Copy every entry below, exactly and in full.

**INPUT RECORDS**.
- Opening Delimiter -
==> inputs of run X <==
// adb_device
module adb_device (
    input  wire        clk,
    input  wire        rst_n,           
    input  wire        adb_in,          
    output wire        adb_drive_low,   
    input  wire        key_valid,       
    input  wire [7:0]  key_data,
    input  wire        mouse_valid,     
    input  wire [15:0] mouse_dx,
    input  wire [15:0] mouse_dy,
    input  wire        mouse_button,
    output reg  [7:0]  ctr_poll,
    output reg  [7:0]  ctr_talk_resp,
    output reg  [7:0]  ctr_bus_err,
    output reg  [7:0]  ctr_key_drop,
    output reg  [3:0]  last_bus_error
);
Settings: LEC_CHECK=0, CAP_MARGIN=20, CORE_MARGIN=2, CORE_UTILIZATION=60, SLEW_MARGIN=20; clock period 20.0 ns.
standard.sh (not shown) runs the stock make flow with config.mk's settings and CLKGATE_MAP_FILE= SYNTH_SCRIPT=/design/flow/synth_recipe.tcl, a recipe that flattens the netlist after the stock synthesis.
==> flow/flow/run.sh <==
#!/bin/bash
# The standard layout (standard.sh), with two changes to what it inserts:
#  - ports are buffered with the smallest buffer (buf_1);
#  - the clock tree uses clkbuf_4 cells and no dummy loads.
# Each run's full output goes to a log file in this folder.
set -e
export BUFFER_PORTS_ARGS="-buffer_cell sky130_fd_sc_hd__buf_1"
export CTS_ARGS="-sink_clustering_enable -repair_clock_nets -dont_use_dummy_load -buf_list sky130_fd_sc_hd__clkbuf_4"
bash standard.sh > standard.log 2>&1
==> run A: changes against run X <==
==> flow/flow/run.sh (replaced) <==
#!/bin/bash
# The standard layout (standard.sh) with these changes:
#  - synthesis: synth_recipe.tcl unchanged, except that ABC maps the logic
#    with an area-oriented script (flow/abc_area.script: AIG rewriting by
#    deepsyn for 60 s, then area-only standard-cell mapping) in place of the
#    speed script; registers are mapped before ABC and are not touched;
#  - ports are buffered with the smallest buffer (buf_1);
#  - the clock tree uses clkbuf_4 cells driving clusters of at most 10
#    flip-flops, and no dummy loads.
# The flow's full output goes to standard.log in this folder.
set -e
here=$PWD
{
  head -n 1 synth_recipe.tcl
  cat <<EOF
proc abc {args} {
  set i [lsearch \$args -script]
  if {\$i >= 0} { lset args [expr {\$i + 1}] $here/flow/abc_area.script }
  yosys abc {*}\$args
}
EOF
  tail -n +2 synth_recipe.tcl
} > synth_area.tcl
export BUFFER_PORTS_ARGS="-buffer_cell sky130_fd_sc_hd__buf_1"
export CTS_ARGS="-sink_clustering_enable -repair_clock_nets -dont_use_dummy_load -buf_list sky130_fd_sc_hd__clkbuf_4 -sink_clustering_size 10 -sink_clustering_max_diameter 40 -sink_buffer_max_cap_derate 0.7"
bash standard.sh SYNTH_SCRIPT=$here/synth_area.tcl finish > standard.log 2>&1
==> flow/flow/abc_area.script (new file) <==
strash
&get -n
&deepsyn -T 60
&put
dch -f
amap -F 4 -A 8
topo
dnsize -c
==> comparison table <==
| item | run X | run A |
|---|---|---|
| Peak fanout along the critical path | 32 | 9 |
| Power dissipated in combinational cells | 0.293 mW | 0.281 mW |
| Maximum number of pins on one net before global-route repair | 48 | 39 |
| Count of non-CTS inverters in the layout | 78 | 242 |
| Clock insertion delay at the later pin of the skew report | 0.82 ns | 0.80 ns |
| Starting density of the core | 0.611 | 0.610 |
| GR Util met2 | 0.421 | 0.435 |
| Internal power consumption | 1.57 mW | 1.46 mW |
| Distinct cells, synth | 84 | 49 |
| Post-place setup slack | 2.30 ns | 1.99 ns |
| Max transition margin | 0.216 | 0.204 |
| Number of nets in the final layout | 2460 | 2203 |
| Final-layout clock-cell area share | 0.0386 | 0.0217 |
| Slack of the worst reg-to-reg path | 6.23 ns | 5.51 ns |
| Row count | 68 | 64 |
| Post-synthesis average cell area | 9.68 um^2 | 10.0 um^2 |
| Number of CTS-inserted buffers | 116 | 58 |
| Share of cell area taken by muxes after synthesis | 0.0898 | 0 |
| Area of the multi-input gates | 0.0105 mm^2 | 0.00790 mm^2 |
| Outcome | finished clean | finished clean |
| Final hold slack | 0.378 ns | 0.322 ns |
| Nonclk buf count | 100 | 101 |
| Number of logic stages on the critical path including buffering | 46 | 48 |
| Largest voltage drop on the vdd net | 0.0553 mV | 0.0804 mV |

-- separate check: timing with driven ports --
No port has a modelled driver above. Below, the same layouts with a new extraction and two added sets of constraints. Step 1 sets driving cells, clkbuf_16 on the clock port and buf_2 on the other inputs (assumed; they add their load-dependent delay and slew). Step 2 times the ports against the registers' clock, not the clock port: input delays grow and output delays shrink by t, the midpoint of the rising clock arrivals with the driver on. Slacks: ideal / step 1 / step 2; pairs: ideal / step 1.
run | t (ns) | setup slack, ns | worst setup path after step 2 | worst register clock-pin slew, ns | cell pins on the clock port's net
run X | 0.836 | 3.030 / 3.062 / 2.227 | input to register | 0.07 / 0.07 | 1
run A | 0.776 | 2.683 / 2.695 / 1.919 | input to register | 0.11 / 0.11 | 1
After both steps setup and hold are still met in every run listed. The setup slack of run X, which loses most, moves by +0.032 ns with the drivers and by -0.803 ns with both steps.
- Closing Delimiter -
**TASK SOLUTION**.
==> inputs of run X <==
// adb_device
module adb_device (
    input  wire        clk,
    input  wire        rst_n,           
    input  wire        adb_in,          
    output wire        adb_drive_low,   
    input  wire        key_valid,       
    input  wire [7:0]  key_data,
    input  wire        mouse_valid,     
    input  wire [15:0] mouse_dx,
    input  wire [15:0] mouse_dy,
    input  wire        mouse_button,
    output reg  [7:0]  ctr_poll,
    output reg  [7:0]  ctr_talk_resp,
    output reg  [7:0]  ctr_bus_err,
    output reg  [7:0]  ctr_key_drop,
    output reg  [3:0]  last_bus_error
);
Settings: LEC_CHECK=0, CAP_MARGIN=20, CORE_MARGIN=2, CORE_UTILIZATION=60, SLEW_MARGIN=20; clock period 20.0 ns.
standard.sh (not shown) runs the stock make flow with config.mk's settings and CLKGATE_MAP_FILE= SYNTH_SCRIPT=/design/flow/synth_recipe.tcl, a recipe that flattens the netlist after the stock synthesis.
==> flow/flow/run.sh <==
#!/bin/bash
# The standard layout (standard.sh), with two changes to what it inserts:
#  - ports are buffered with the smallest buffer (buf_1);
#  - the clock tree uses clkbuf_4 cells and no dummy loads.
# Each run's full output goes to a log file in this folder.
set -e
export BUFFER_PORTS_ARGS="-buffer_cell sky130_fd_sc_hd__buf_1"
export CTS_ARGS="-sink_clustering_enable -repair_clock_nets -dont_use_dummy_load -buf_list sky130_fd_sc_hd__clkbuf_4"
bash standard.sh > standard.log 2>&1
==> run A: changes against run X <==
==> flow/flow/run.sh (replaced) <==
#!/bin/bash
# The standard layout (standard.sh) with these changes:
#  - synthesis: synth_recipe.tcl unchanged, except that ABC maps the logic
#    with an area-oriented script (flow/abc_area.script: AIG rewriting by
#    deepsyn for 60 s, then area-only standard-cell mapping) in place of the
#    speed script; registers are mapped before ABC and are not touched;
#  - ports are buffered with the smallest buffer (buf_1);
#  - the clock tree uses clkbuf_4 cells driving clusters of at most 10
#    flip-flops, and no dummy loads.
# The flow's full output goes to standard.log in this folder.
set -e
here=$PWD
{
  head -n 1 synth_recipe.tcl
  cat <<EOF
proc abc {args} {
  set i [lsearch \$args -script]
  if {\$i >= 0} { lset args [expr {\$i + 1}] $here/flow/abc_area.script }
  yosys abc {*}\$args
}
EOF
  tail -n +2 synth_recipe.tcl
} > synth_area.tcl
export BUFFER_PORTS_ARGS="-buffer_cell sky130_fd_sc_hd__buf_1"
export CTS_ARGS="-sink_clustering_enable -repair_clock_nets -dont_use_dummy_load -buf_list sky130_fd_sc_hd__clkbuf_4 -sink_clustering_size 10 -sink_clustering_max_diameter 40 -sink_buffer_max_cap_derate 0.7"
bash standard.sh SYNTH_SCRIPT=$here/synth_area.tcl finish > standard.log 2>&1
==> flow/flow/abc_area.script (new file) <==
strash
&get -n
&deepsyn -T 60
&put
dch -f
amap -F 4 -A 8
topo
dnsize -c
==> comparison table <==
| item | run X | run A |
|---|---|---|
| Peak fanout along the critical path | 32 | 9 |
| Power dissipated in combinational cells | 0.293 mW | 0.281 mW |
| Maximum number of pins on one net before global-route repair | 48 | 39 |
| Count of non-CTS inverters in the layout | 78 | 242 |
| Clock insertion delay at the later pin of the skew report | 0.82 ns | 0.80 ns |
| Starting density of the core | 0.611 | 0.610 |
| GR Util met2 | 0.421 | 0.435 |
| Internal power consumption | 1.57 mW | 1.46 mW |
| Distinct cells, synth | 84 | 49 |
| Post-place setup slack | 2.30 ns | 1.99 ns |
| Max transition margin | 0.216 | 0.204 |
| Number of nets in the final layout | 2460 | 2203 |
| Final-layout clock-cell area share | 0.0386 | 0.0217 |
| Slack of the worst reg-to-reg path | 6.23 ns | 5.51 ns |
| Row count | 68 | 64 |
| Post-synthesis average cell area | 9.68 um^2 | 10.0 um^2 |
| Number of CTS-inserted buffers | 116 | 58 |
| Share of cell area taken by muxes after synthesis | 0.0898 | 0 |
| Area of the multi-input gates | 0.0105 mm^2 | 0.00790 mm^2 |
| Outcome | finished clean | finished clean |
| Final hold slack | 0.378 ns | 0.322 ns |
| Nonclk buf count | 100 | 101 |
| Number of logic stages on the critical path including buffering | 46 | 48 |
| Largest voltage drop on the vdd net | 0.0553 mV | 0.0804 mV |

-- separate check: timing with driven ports --
No port has a modelled driver above. Below, the same layouts with a new extraction and two added sets of constraints. Step 1 sets driving cells, clkbuf_16 on the clock port and buf_2 on the other inputs (assumed; they add their load-dependent delay and slew). Step 2 times the ports against the registers' clock, not the clock port: input delays grow and output delays shrink by t, the midpoint of the rising clock arrivals with the driver on. Slacks: ideal / step 1 / step 2; pairs: ideal / step 1.
run | t (ns) | setup slack, ns | worst setup path after step 2 | worst register clock-pin slew, ns | cell pins on the clock port's net
run X | 0.836 | 3.030 / 3.062 / 2.227 | input to register | 0.07 / 0.07 | 1
run A | 0.776 | 2.683 / 2.695 / 1.919 | input to register | 0.11 / 0.11 | 1
After both steps setup and hold are still met in every run listed. The setup slack of run X, which loses most, moves by +0.032 ns with the drivers and by -0.803 ns with both steps.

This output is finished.